### [EXERCISE INPUT]
Context: an optimization exercise on an open-source flow, tuned for small area, a short achievable clock period and few clock cycles. The choices shown serve that exercise and are no tape-out recipe. Function was checked by simulation only, so behaviour that the tests miss may differ from the original. Power figures rest on the tool's default switching activity, not on a simulated workload.

==> flow/design.v, too long to show whole: its modules and the start of the top module <==
// module matrix_bram: 27 lines
// module systolic_pe: 13 lines
// module booth_pp: 27 lines
// module dot4_csa: 1917 lines
// module csa_fa: 7 lines
// module csa_ha: 7 lines
// module tile_sequencer: 20 lines
// module result_buffer: 41 lines
// module matmul_top: 61 lines
module matmul_top
#(
    parameter  int BLOCK   = 4,
    parameter  int INNER   = 4,
    parameter  int A_ROWS  = 8,      
    parameter  int B_COLS  = 8,      
    localparam int A_DEPTH = (A_ROWS / BLOCK) * INNER,
    localparam int B_DEPTH = (B_COLS / BLOCK) * INNER,
    localparam int A_AW    = (A_DEPTH > 1) ? $clog2(A_DEPTH) : 1,
    localparam int B_AW    = (B_DEPTH > 1) ? $clog2(B_DEPTH) : 1,
    localparam int R_AW    = (A_ROWS * B_COLS > 1) ? $clog2(A_ROWS * B_COLS) : 1
) (
    input  logic              clk,
    input  logic              rst_n,
    input  logic              a_we,
    input  logic [A_AW-1:0]   a_addr,      
    input  logic [BLOCK-1:0][ELEM_W-1:0]  a_data,
    input  logic              b_we,
    input  logic [B_AW-1:0]   b_addr,      
    input  logic [BLOCK-1:0][ELEM_W-1:0]  b_data,
    input  logic              start,
    output logic              busy,
    output logic              done,
    input  logic [R_AW-1:0]   res_addr,
    output logic signed [ELEM_W-1:0]             res_data
);
  // ...
==> flow/run.sh <==
#!/bin/bash
# synth_recipe.tcl (not shown) runs the flow's synth.tcl, then flattens the netlist and writes it again
# the make line also repeats each setting of config.mk as NAME=value (left out here)
make -C /OpenROAD-flow-scripts/flow DESIGN_CONFIG=/design/flow/config.mk WORK_HOME=/design/flow/orfs CLKGATE_MAP_FILE= SYNTH_SCRIPT=/design/flow/synth_recipe.tcl finish
==> flow/config.mk <==
export PLATFORM = sky130hd
export DESIGN_NAME = matmul_top
export DESIGN_NICKNAME = matmul_top
export VERILOG_FILES = /design/flow/design.v
export SDC_FILE = /design/flow/constraint.sdc
export NUM_CORES = 4
export LEC_CHECK = 0
export CAP_MARGIN = 20
export CORE_MARGIN = 2
export CORE_UTILIZATION = 65
export CTS_CLUSTER_SIZE = 30
export SETUP_SLACK_MARGIN = 3.2
export SLEW_MARGIN = 20
export SYNTH_HIERARCHICAL = 1
==> flow/constraint.sdc <==
create_clock -name core_clock -period 10.0 [get_ports {clk}]
set_input_delay 2.0000 -clock core_clock [delete_from_list [all_inputs] [get_ports {clk}]]
set_output_delay 2.0000 -clock core_clock [all_outputs]
set_load 0.01 [all_outputs]
==> flow_summary_export.csv, run 1 <==
group,metric,value,unit
die,io_pins,163,
power_and_ir_drop,power.switching,0.01487,W
grt,use_met2,49.81,%
routing,first_iter_violations,6229,
grt,grt_pass1_vias,51730,
setup_path,path_class,"input pin to register",
cells_and_area,nNonClkBuffers,303,
synth,ys_top_cells_by_count,"edfxtp_1, nand2_1, fa_1",
cells_and_area,area_delta_synth_final,10.01,%
timing,rsz0062_at_grt,"yes",
synth,netlist.area_leader.share,61.54,%
setup_path,cp_top_family,"adder cells",
run_status,status,"complete, no violations",
die,die_area,156900,um2
clock_tree,cts_resized,158,
synth,ys_seq_area_share,64.08,%
power_and_ir_drop,maxPowerGroup,"combinational cells",
setup_path,cp.required,10680,ps
placed_design,gp_congestion,0.9909,
setup_path,path_common_cell,"fa_1",
setup_path,crit-reg2reg-launch,"b_mem.snap_q[361]$_DFFE_PP_",
setup_path,startpoint,"res_addr[2]",
power_and_ir_drop,peakVddDrop,0.0005294,V
clock_tree,cts_made_buffers,201,
clock_tree,clk_latency,860,ps
placed_design,hpwl,165.9,mm
cells_and_area,multi_input_area,33460,um2
synth,syn_area_per_cell,17.19,um2
synth,ys_warn_count,9,
setup_path,cp.depth,12,
cells_and_area,drive_gt1_share,17.90,%
cells_and_area,nFillCells,9146,
die,taps,2030,
cells_and_area,sh_seq_area,58.26,%
min_path,min_path_cells,0,
clock_tree,cts_tree,"built",
grt,grt_first_pass_wirelength,361.8,mm
cells_and_area,nFlopsAndLatches,2175,
routing,dr_wl_met3,23.91,mm
timing,skew,71.28,ps
cells_and_area,final_area,109900,um2
cells_and_area,seq_area,64050,um2
synth,synth_adder_area_share,11.27,%
cells_and_area,nClkBuffers,233,
cells_and_area,final_cells,7942,
Testbench counts, summed over its fixed seeds: cycles 4,296.
==> run 2, diff against run 1 <==
--- a/flow/config.mk
+++ b/flow/config.mk
@@ -7,7 +7,7 @@
 export LEC_CHECK = 0
 export CAP_MARGIN = 20
 export CORE_MARGIN = 2
-export CORE_UTILIZATION = 65
+export CORE_UTILIZATION = 55
 export CTS_CLUSTER_SIZE = 30
 export SETUP_SLACK_MARGIN = 3.2
 export SLEW_MARGIN = 20
==> run 2 against run 1 <==
Effect of this change: clock skew rose by 23 ps; register-to-register slack better by 100 ps; core utilization fell by 11 points; clock-buffer cell count is 12 higher; sequential share of layout area decreased by 0.32 points; first-iteration DRC count shrank 14%; combinational power is essentially flat.
==> flow_summary_export.csv, run 2 <==
group,metric,value,unit
run_status,status,"complete, no violations",
synth,synthTopCellsByArea,"edfxtp_1, fa_1, mux4_2, xnor2_1, o221ai_1",
grt,antenna_found_initial,17,
synth,synth_cells,5813,
synth,synthSimpleGateAreaFrac,3.786,%
timing,hold_violations,0,
timing,finalMaxSlewViolations,0,
timing,skew,94.43,ps
routing,dr.pass1.iters,6,
synth,syn_area,99940,um2
synth,synth-xor-area-share,4.281,%
synth,synth_top_area_cell,"edfxtp_1",
cells_and_area,nFillCells,13060,
grt,grt_usage,26.68,%
timing,fmax,147.3,MHz
clock_tree,cts-htree-levels,4,
grt,grt_first_pass_wirelength,353.9,mm
timing,finalWorstSetupSlack,3211,ps
placed_design,gp_congestion,0.9581,
setup_path,arrival,4790,ps
die,io_pins,163,
power_and_ir_drop,p_per_area,353.4,nW/um2
clock_tree,path_clk_slew,60,ps
clock_tree,clk_latency,870,ps
run,drv_cap,0,
die,die_h,430.3,um
routing,ant_nets,0,
timing,relSlewSlack,25.55,%
routing,first_iter_violations,5385,
cells_and_area,layout.nets,6503,
clock_tree,cts_hold_buf,0,
routing,drt-vias-per-instance,6.136,
setup_path,crit_path_start_kind,"register",
setup_path,cp.required,8000,ps
synth,synth_adder_area_share,11.27,%
synth,yosys-mux-area-fraction,7.283,%
die,row_count,156,
grt,grt_util_met3,5.855,%
power_and_ir_drop,power.leakage,36.39,nW
synth,yosys.cell_types.count,63,
die,coreArea,180700,um2
cells_and_area,final_core_util,61.16,%
placed_design,place_ws,1630,ps
setup_path,path_class,"register to primary output",
synth,ys_top_cells_by_count,"edfxtp_1, nand2_1, fa_1",
die,die_area,185100,um2
clock_tree,cts-root-buf,"clkbuf_16",
synth,ys_seq_area_share,64.08,%
clock_tree,cts_tree,"built",
clock_tree,cts_made_buffers,206,
synth,synth_top_family_by_area,"adder cells",
min_path,hp-class,"register to register",
synth,synth_compound_gate_area_share,5.808,%
timing,hold_slack,334.3,ps
placed_design,port_buffers,162,
synth,ys_warn_count,9,
routing,routed_wirelength,245.9,mm
cells_and_area,drive_gt1_share,17.85,%
grt,busiest_layer,"met2",
die,die_w,430.3,um
power_and_ir_drop,peakVddDrop,0.0005070,V
cells_and_area,seq_area,64050,um2
clock_tree,clockBufferDepth,3,
clock_tree,clock-sinks,2175,
synth,ys_seq_elements,2175,
routing,via_count,51010,
timing,worst_pin_slew,1110,ps
setup_path,cp-end-kind,"primary output",
grt,grt_max_degree,175,
grt,use_met2,40.31,%
synth,async_flop_share,0,%
timing,layout_min_cycle_time,6789,ps
synth,synth-edff-count,2048,
cells_and_area,multi_input_area,33390,um2
timing,finalCritPeriodShare,67.89,%
grt,grt_pass1_vias,50170,
cells_and_area,area_delta_synth_final,10.62,%
timing,rsz0062_at_grt,"yes",
cells_and_area,layout_commonest_cell,"edfxtp_1",
grt,grt_overflow,0,
cells_and_area,final_cell_mix,"edfxtp_1, fa_1, nand2_1",
die,start_util,55.29,%
grt,grtUsageMet1,39.57,%
synth,netlist.area_leader.share,61.54,%
synth,ys_dominant_reg_cell,"edfxtp_1",
synth,syn_area_per_cell,17.19,um2
routing,drcViolationCount,0,
routing,avgRoutedWirePerCell,29.58,um
timing,setup_violations,0,
placed_design,hpwl,167.8,mm
synth,yosysMostFrequentCell,"edfxtp_1",
setup_path,path_max_fanout,7,
run 2: cell counts after synthesis:
Identical to the previous run, type by type.
run 2: cell type report:
cell class,count,area share (%)
diodes,4,0.009055
clock buffers,245,4.805
clock inverters,134,1.322
inverters,46,0.1562
multi-input cells,3018,30.20
flip-flops and latches,2175,57.94
well taps,2370,2.682
repair buffers,322,2.887
run 2: per-module statistics from Yosys (local to each module, per instance), a selection:
module / copies in the design / cell area, um2
booth_pp: 4 / 3745
csa_fa: 518 / 20.02
csa_ha: 29 / 12.51
dot4_csa: 1 / 3040
result_buffer: 1 / 1784
systolic_pe: 1 / 7665
tile_sequencer: 1 / 42.54
run 2: cells by family after synthesis:
| group | Yosys count |
|---|---|
| flops | 2175 |
| compound gates | 731 |
| buf+inv | 629 |
| xor+xnor | 485 |
| simple gates | 812 |
| mux | 390 |
| fa+ha+maj | 589 |
| other cells | 2 |
run 2: repair_timing:
action / 4_1_cts / 5_1_grt
resized for setup: 154 / 74
setup endpoints to repair: 79 / 56
pin swaps: 21 / 28
gates cloned: 2 / 2
setup buffers: 21 / 23
run 2: worst paths after layout:
| check | end | cells after the start | slack, ps | startpoint |
|---|---|---|---|---|
| worst max-delay path | res_data[2] | 13 | 3210 | u_res.u_dot.q_s908$_DFF_P_ |
| worst min-delay path | b_mem.snap_q[276]$_DFFE_PP_ | 0 | 330 | b_mem.mem[276]$_DFFE_PP_ |
| worst max register to register | u_res.u_dot.q_s899$_DFF_P_ | 11 | 4500 | b_mem.snap_q[295]$_DFFE_PP_ |
| worst min register to register | b_mem.snap_q[276]$_DFFE_PP_ | 0 | 330 | b_mem.mem[276]$_DFFE_PP_ |
run 2: through the flow:
step                power [W]  setup TNS (ps)  instance area (um2)  instances
CTS                   0.03872               0               110000       8285
floorplan             0.02484        -7897110               100300       5821
finish                0.03906               0               110500       8314
global placement      0.02984               0               102500       7883
detailed placement    0.03021               0               102500       7883
global route          0.04175               0               110500       8312
run 2: critical path: stages, from the launching register on:
cell	delay (ps)
dfxtp_1	320
fa_2	610
fa_2	510
ha_4	270
a21o_1	180
a21o_1	180
a21oi_2	190
a31oi_4	130
o211ai_4	380
and2_4	240
mux2_4	420
buf_4	180
o22ai_2	140
buf_2	150
run 2: routing by layer:
layer	vias up	wire length [um]
met5	-	116
met2	1943	112500
li1	21870	-
met4	18	6560
met1	26820	107200
met3	361	19520
run 2: power breakdown:
group	internal, W	switching [W]	leakage, nW
registers	0.0110	0.000213	20.2
clock network	0.00436	0.00333	3.26
logic	0.00891	0.0113	12.9
total	0.0243	0.0148	36.4
==> run 3, diff against run 2 <==
--- a/flow/config.mk
+++ b/flow/config.mk
@@ -7,8 +7,8 @@
 export LEC_CHECK = 0
 export CAP_MARGIN = 20
 export CORE_MARGIN = 2
-export CORE_UTILIZATION = 55
+export CORE_UTILIZATION = 60
 export CTS_CLUSTER_SIZE = 30
-export SETUP_SLACK_MARGIN = 3.2
+export SETUP_SLACK_MARGIN = 3.6
 export SLEW_MARGIN = 20
 export SYNTH_HIERARCHICAL = 1
==> run 3 against run 2 <==
Effect of this change: still clean on timing, DRC and antenna; cell area is 1.6% higher; clock skew decreased by 51 ps; worst setup slack lost 24 ps; first-iteration DRC count grew 5.6%; fmax down 0.35%; critical path type unchanged; critical endpoint is now res_data[14].
==> flow_summary_export.csv, run 3 <==
group,metric,value,unit
grt,grt_pass1_vias,51870,
timing,layout_min_cycle_time,6813,ps
timing,relSlewSlack,27.84,%
timing,skew,43.11,ps
timing,rsz0062_at_grt,"yes",
synth,ys_top_cells_by_count,"edfxtp_1, nand2_1, fa_1",
routing,avgRoutedWirePerCell,30.84,um
clock_tree,path_clk_slew,70,ps
min_path,hp-class,"register to register",
setup_path,cp_slowest_cell,"fa_2",
grt,use_met2,45.81,%
timing,finalMaxSlewViolations,0,
routing,drcViolationCount,0,
synth,yosys.cell_types.count,63,
clock_tree,clk_latency,880,ps
routing,via_count,52390,
cells_and_area,layout.nets,6650,
timing,fin_setup_tns,0,ps
setup_path,reg2reg_depth,12,
setup_path,cp-endpoint,"res_data[14]",
routing,first_iter_violations,5687,
grt,grt_usage,30.07,%
setup_path,ff2ff_setup_slack,4560,ps
clock_tree,cts_tree,"built",
synth,synth_top_area_cell,"edfxtp_1",
clock_tree,cts_made_buffers,204,
synth,ys_seq_area_share,64.08,%
routing,ant_nets,0,
grt,antenna_found_initial,8,
setup_path,regToRegEndpoint,"u_res.u_dot.q_s903$_DFF_P_",
cells_and_area,area_delta_synth_final,12.38,%
clock_tree,cts-htree-levels,4,
power_and_ir_drop,peakVddDrop,0.0004107,V
timing,hold_violations,0,
setup_path,path_class,"register to primary output",
die,row_count,149,
power_and_ir_drop,power.leakage,37.44,nW
cells_and_area,nFillCells,10910,
power_and_ir_drop,p_per_area,350.8,nW/um2
run,drv_cap,0,
timing,setup_violations,0,
die,start_util,60.50,%
synth,syn_area,99940,um2
setup_path,critPathMaxStageDelay,580,ps
setup_path,cp.required,8000,ps
setup_path,cp-end-kind,"primary output",
setup_path,arrival,4810,ps
timing,worst_pin_slew,1082,ps
cells_and_area,layout_commonest_cell,"edfxtp_1",
clock_tree,cts_hold_buf,0,
setup_path,startpoint,"u_res.u_dot.q_s913$_DFF_P_",
setup_path,crit-reg2reg-launch,"b_mem.snap_q[103]$_DFFE_PP_",
timing,finalCritPeriodShare,68.13,%
synth,synth_cells,5813,
routing,drt-vias-per-instance,6.334,
grt,grt_first_pass_wirelength,362.6,mm
grt,grt_util_met3,6.466,%
setup_path,crit_path_start_kind,"register",
cells_and_area,final_cell_mix,"edfxtp_1, nand2_1, fa_1",
timing,fmax,146.8,MHz
cells_and_area,final_core_util,67.99,%
synth,netlist.area_leader.share,61.54,%
grt,grt_overflow,0,
setup_path,path_common_cell,"a21o_1",
routing,routed_wirelength,255.0,mm
clock_tree,clock-sinks,2175,
synth,yosysMostFrequentCell,"edfxtp_1",
die,coreArea,165200,um2
setup_path,path_max_fanout,5,
placed_design,hpwl,168.8,mm
placed_design,port_buffers,162,
synth,syn_area_per_cell,17.19,um2
grt,grtUsageMet1,44.30,%
synth,ys_dominant_reg_cell,"edfxtp_1",
routing,dr.pass1.iters,8,
run_status,status,"complete, no violations",
die,die_area,169800,um2
die,io_pins,163,
synth,async_flop_share,0,%
placed_design,gp_congestion,0.9795,
cells_and_area,drive_gt1_share,21.03,%
setup_path,path_cells,"fa_1 > fa_2 > ha_4 > a21o_1 > a21o_1 > a21oi_2 > a31oi_4 > o211ai_4 > and2_4 > mux2_4 > buf_4 > o22ai_4 > buf_6",
placed_design,place_ws,1473,ps
clock_tree,cts-root-buf,"clkbuf_16",
grt,grt_max_degree,145,
clock_tree,clockBufferDepth,3,
die,die_h,412.1,um
synth,ys_warn_count,9,
synth,synthTopCellsByArea,"edfxtp_1, fa_1, mux4_2, xnor2_1, o221ai_1",
timing,hold_slack,400.9,ps
grt,busiest_layer,"met2",
die,die_w,412.1,um
synth,ys_seq_elements,2175,
timing,finalWorstSetupSlack,3187,ps
synth,synth-edff-count,2048,
run 3: cell counts after synthesis:
No cell type changed its count.
run 3: repair_timing:
item / in CTS / in global routing
gates resized for setup: 285 / 118
gates cloned: 12 / 17
hold endpoints to repair: 0 / 0
setup endpoints to repair: 93 / 58
pin swaps: 46 / 36
setup buffers: 68 / 80
run 3: logic make-up after synthesis:
kind of cell,after synthesis,synth area share [%]
mux,390,7.283
compound gates,731,5.808
fa+ha+maj,589,11.27
simple gates,812,3.786
other cells,2,0.007515
buf+inv,629,3.479
xor+xnor,485,4.281
flops,2175,64.08
run 3: layout make-up:
| type | count | area, um2 | area share, % |
|---|---|---|---|
| Tap cell | 2189 | 2739 | 2.439 |
| Clock buffer | 258 | 5329 | 4.745 |
| Clock inverter | 113 | 1154 | 1.027 |
| Antenna cell | 1 | 2.502 | 0.002228 |
| Sequential cell | 2175 | 64050 | 57.03 |
| Inverter | 46 | 172.7 | 0.1538 |
| Timing Repair Buffer | 455 | 4489 | 3.997 |
| Multi-Input combinational cell | 3034 | 34370 | 30.60 |
run 3: worst min-delay path by stage:
stage	start	to	slack (ps)	cells past startpoint
after floorplan	a_mem.mem[0]$_DFFE_PP_	a_mem.snap_q[0]$_DFFE_PP_	400	0
after global placement	a_mem.mem[296]$_DFFE_PP_	a_mem.snap_q[296]$_DFFE_PP_	400	0
after detailed placement	a_mem.mem[100]$_DFFE_PP_	a_mem.snap_q[100]$_DFFE_PP_	400	0
after CTS	a_mem.mem[183]$_DFFE_PP_	a_mem.snap_q[183]$_DFFE_PP_	390	0
after global routing	a_mem.mem[183]$_DFFE_PP_	a_mem.snap_q[183]$_DFFE_PP_	410	0
final	a_mem.mem[337]$_DFFE_PP_	a_mem.snap_q[337]$_DFFE_PP_	400	0
run 3: modules after synthesis, one instance, submodules excluded, a selection:
module | times used | cells | cell area [um2] | flip-flops and latches
tile_sequencer | 1 | 4 | 42.54 | 1
result_buffer | 1 | 220 | 1784 | 0
dot4_csa | 1 | 196 | 3040 | 126
csa_ha | 29 | 1 | 12.51 | 0
systolic_pe | 1 | 454 | 7665 | 0
csa_fa | 518 | 1 | 20.02 | 0
booth_pp | 4 | 582 | 3745 | 0
run 3: metal layers:
layer	share of wire [%]	wire, um	vias up
li1	-	-	22240
met1	42	106700	27380
met2	46	117100	2391
met3	9.3	23690	382
met4	3.0	7590	2
met5	0.0047	12	-
run 3: per-stage QoR:
stage,total power (W),instances,area [um2]
floorplan,0.02485,5821,100400
global placement,0.02974,7721,102500
detailed placement,0.03032,7721,102500
CTS,0.03900,8172,110800
global route,0.04190,8270,112300
finish,0.03939,8271,112300
run 3: power breakdown:
| group | total [W] | switching [W] | internal (W) | leakage, nW |
|---|---|---|---|---|
| logic | 0.0207 | 0.0116 | 0.00915 | 14.1 |
| clock network | 0.00746 | 0.00324 | 0.00422 | 3.16 |
| registers | 0.0112 | 0.000225 | 0.0110 | 20.2 |
| total | 0.0394 | 0.0150 | 0.0244 | 37.4 |
run 3: critical path: cells and delay by family, from the launching register on:
kind / cells / cell delay [ps]
AO/OA/AOI/OAI: 6 / 1250
adder cells (fa/ha/maj): 3 / 1280
buffers and inverters: 2 / 320
flip-flops: 1 / 400
multiplexers: 1 / 410
AND/OR/NAND/NOR: 1 / 240
==> run 4, diff against run 3 <==
--- a/flow/config.mk
+++ b/flow/config.mk
@@ -7,8 +7,8 @@
 export LEC_CHECK = 0
 export CAP_MARGIN = 20
 export CORE_MARGIN = 2
-export CORE_UTILIZATION = 60
+export CORE_UTILIZATION = 65
 export CTS_CLUSTER_SIZE = 30
-export SETUP_SLACK_MARGIN = 3.6
+export SETUP_SLACK_MARGIN = 3.45
 export SLEW_MARGIN = 20
 export SYNTH_HIERARCHICAL = 1
==> run 4 against run 3 <==
Effect of this change: register-to-register slack got worse by 20 ps; non-clock buffer count decreased by 91; hold slack got worse by 49 ps; first-iteration DRC count grew 5.0%; global-route usage up 2.1 points; die area shrank 7.6%; worst setup slack better by 48 ps; synthesized area is the same; sequential share of layout area is 0.72 points higher; synthesized cell count unchanged; clock skew is 46 ps higher; clock-buffer cell count down 21; critical endpoint is now res_data[1]; largest cell class unchanged; largest power group unchanged; highest routed layer unchanged.
==> flow_summary_export.csv, run 4 <==
group,metric,value,unit
timing,finalWorstSetupSlack,3236,ps
timing,fmax,147.8,MHz
min_path,min_path_cells,0,
setup_path,critPathMaxStageDelay,600,ps
synth,synth_adder_area_share,11.27,%
synth,synth_compound_gate_area_share,5.808,%
timing,finalCritPeriodShare,67.64,%
setup_path,arrival,4760,ps
clock_tree,cts_tree,"built",
die,coreArea,152300,um2
timing,skew,89.15,ps
clock_tree,cts_hold_buf,0,
cells_and_area,layout_commonest_cell,"edfxtp_1",
clock_tree,cts-htree-levels,4,
synth,async_flop_share,0,%
placed_design,port_buffers,162,
synth,yosys.cell_types.count,63,
setup_path,cp-end-kind,"primary output",
synth,synth_top_area_cell,"edfxtp_1",
timing,finalMaxSlewViolations,0,
run,drv_cap,0,
grt,grt_usage,32.18,%
routing,routed_wirelength,251.8,mm
routing,drt-vias-per-instance,6.524,
synth,syn_area,99940,um2
synth,yosys-mux-area-fraction,7.283,%
setup_path,cp.required,8000,ps
synth,synth_top_family_by_area,"adder cells",
placed_design,hpwl,165.9,mm
die,row_count,143,
synth,ys_seq_area_share,64.08,%
synth,synthSimpleGateAreaFrac,3.786,%
synth,synth-xor-area-share,4.281,%
synth,ys_dominant_reg_cell,"edfxtp_1",
grt,grt_first_pass_wirelength,359.9,mm
routing,avgRoutedWirePerCell,31.43,um
timing,rsz0062_at_grt,"yes",
power_and_ir_drop,power.leakage,36.77,nW
cells_and_area,final_core_util,72.83,%
setup_path,path_max_fanout,4,
routing,first_iter_violations,5969,
power_and_ir_drop,p_per_area,353.9,nW/um2
grt,grt_pass1_vias,52180,
synth,synth-edff-count,2048,
routing,drcViolationCount,0,
clock_tree,cts_made_buffers,199,
cells_and_area,final_cell_mix,"edfxtp_1, fa_1, nand2_1",
setup_path,cp_slowest_cell,"fa_1",
synth,yosysMostFrequentCell,"edfxtp_1",
cells_and_area,area_delta_synth_final,10.96,%
setup_path,path_cells,"fa_1 > fa_1 > ha_4 > nand2_4 > nor3_4 > o211ai_4 > a31oi_4 > o211ai_4 > and2_4 > buf_12 > mux2_4 > buf_8 > o22ai_4 > buf_2",
synth,ys_top_cells_by_count,"edfxtp_1, nand2_1, fa_1",
run_status,status,"complete, no violations",
die,die_area,156900,um2
die,die_h,396.1,um
clock_tree,clock-sinks,2175,
min_path,hp-class,"register to register",
synth,netlist.area_leader.share,61.54,%
routing,via_count,52260,
cells_and_area,layout.nets,6544,
synth,synth_cells,5813,
cells_and_area,drive_gt1_share,19.46,%
setup_path,path_class,"register to primary output",
synth,ys_seq_elements,2175,
timing,setup_violations,0,
die,start_util,65.63,%
clock_tree,cts-root-buf,"clkbuf_16",
clock_tree,clockBufferDepth,3,
synth,synthTopCellsByArea,"edfxtp_1, fa_1, mux4_2, xnor2_1, o221ai_1",
power_and_ir_drop,peakVddDrop,0.0004450,V
synth,ys_warn_count,9,
die,io_pins,163,
grt,grt_overflow,0,
synth,syn_area_per_cell,17.19,um2
setup_path,crit_path_start_kind,"register",
grt,antenna_found_initial,7,
grt,grt_max_degree,161,
clock_tree,path_clk_slew,70,ps
timing,layout_min_cycle_time,6764,ps
routing,dr.pass1.iters,6,
timing,hold_violations,0,
timing,relSlewSlack,26.02,%
placed_design,gp_congestion,1.006,
setup_path,reg2reg_depth,11,
routing,ant_nets,0,
die,die_w,396.1,um
placed_design,place_ws,1734,ps
timing,worst_pin_slew,1110,ps
clock_tree,clk_latency,860,ps
## run 4: cell types whose count changed in the layout (fill, tap and decap cells not counted), moves of 10 or more
cell	delta
buf_4	-78
clkbuf_1	-15
o221ai_1	+11
and3b_2	+10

### [WHAT NEEDS TO BE DONE]
Within the listing above, find every line containing the string "flip" and return it.

### [ANSWER SECTION]
flip-flops and latches,2175,57.94
module | times used | cells | cell area [um2] | flip-flops and latches
flip-flops: 1 / 400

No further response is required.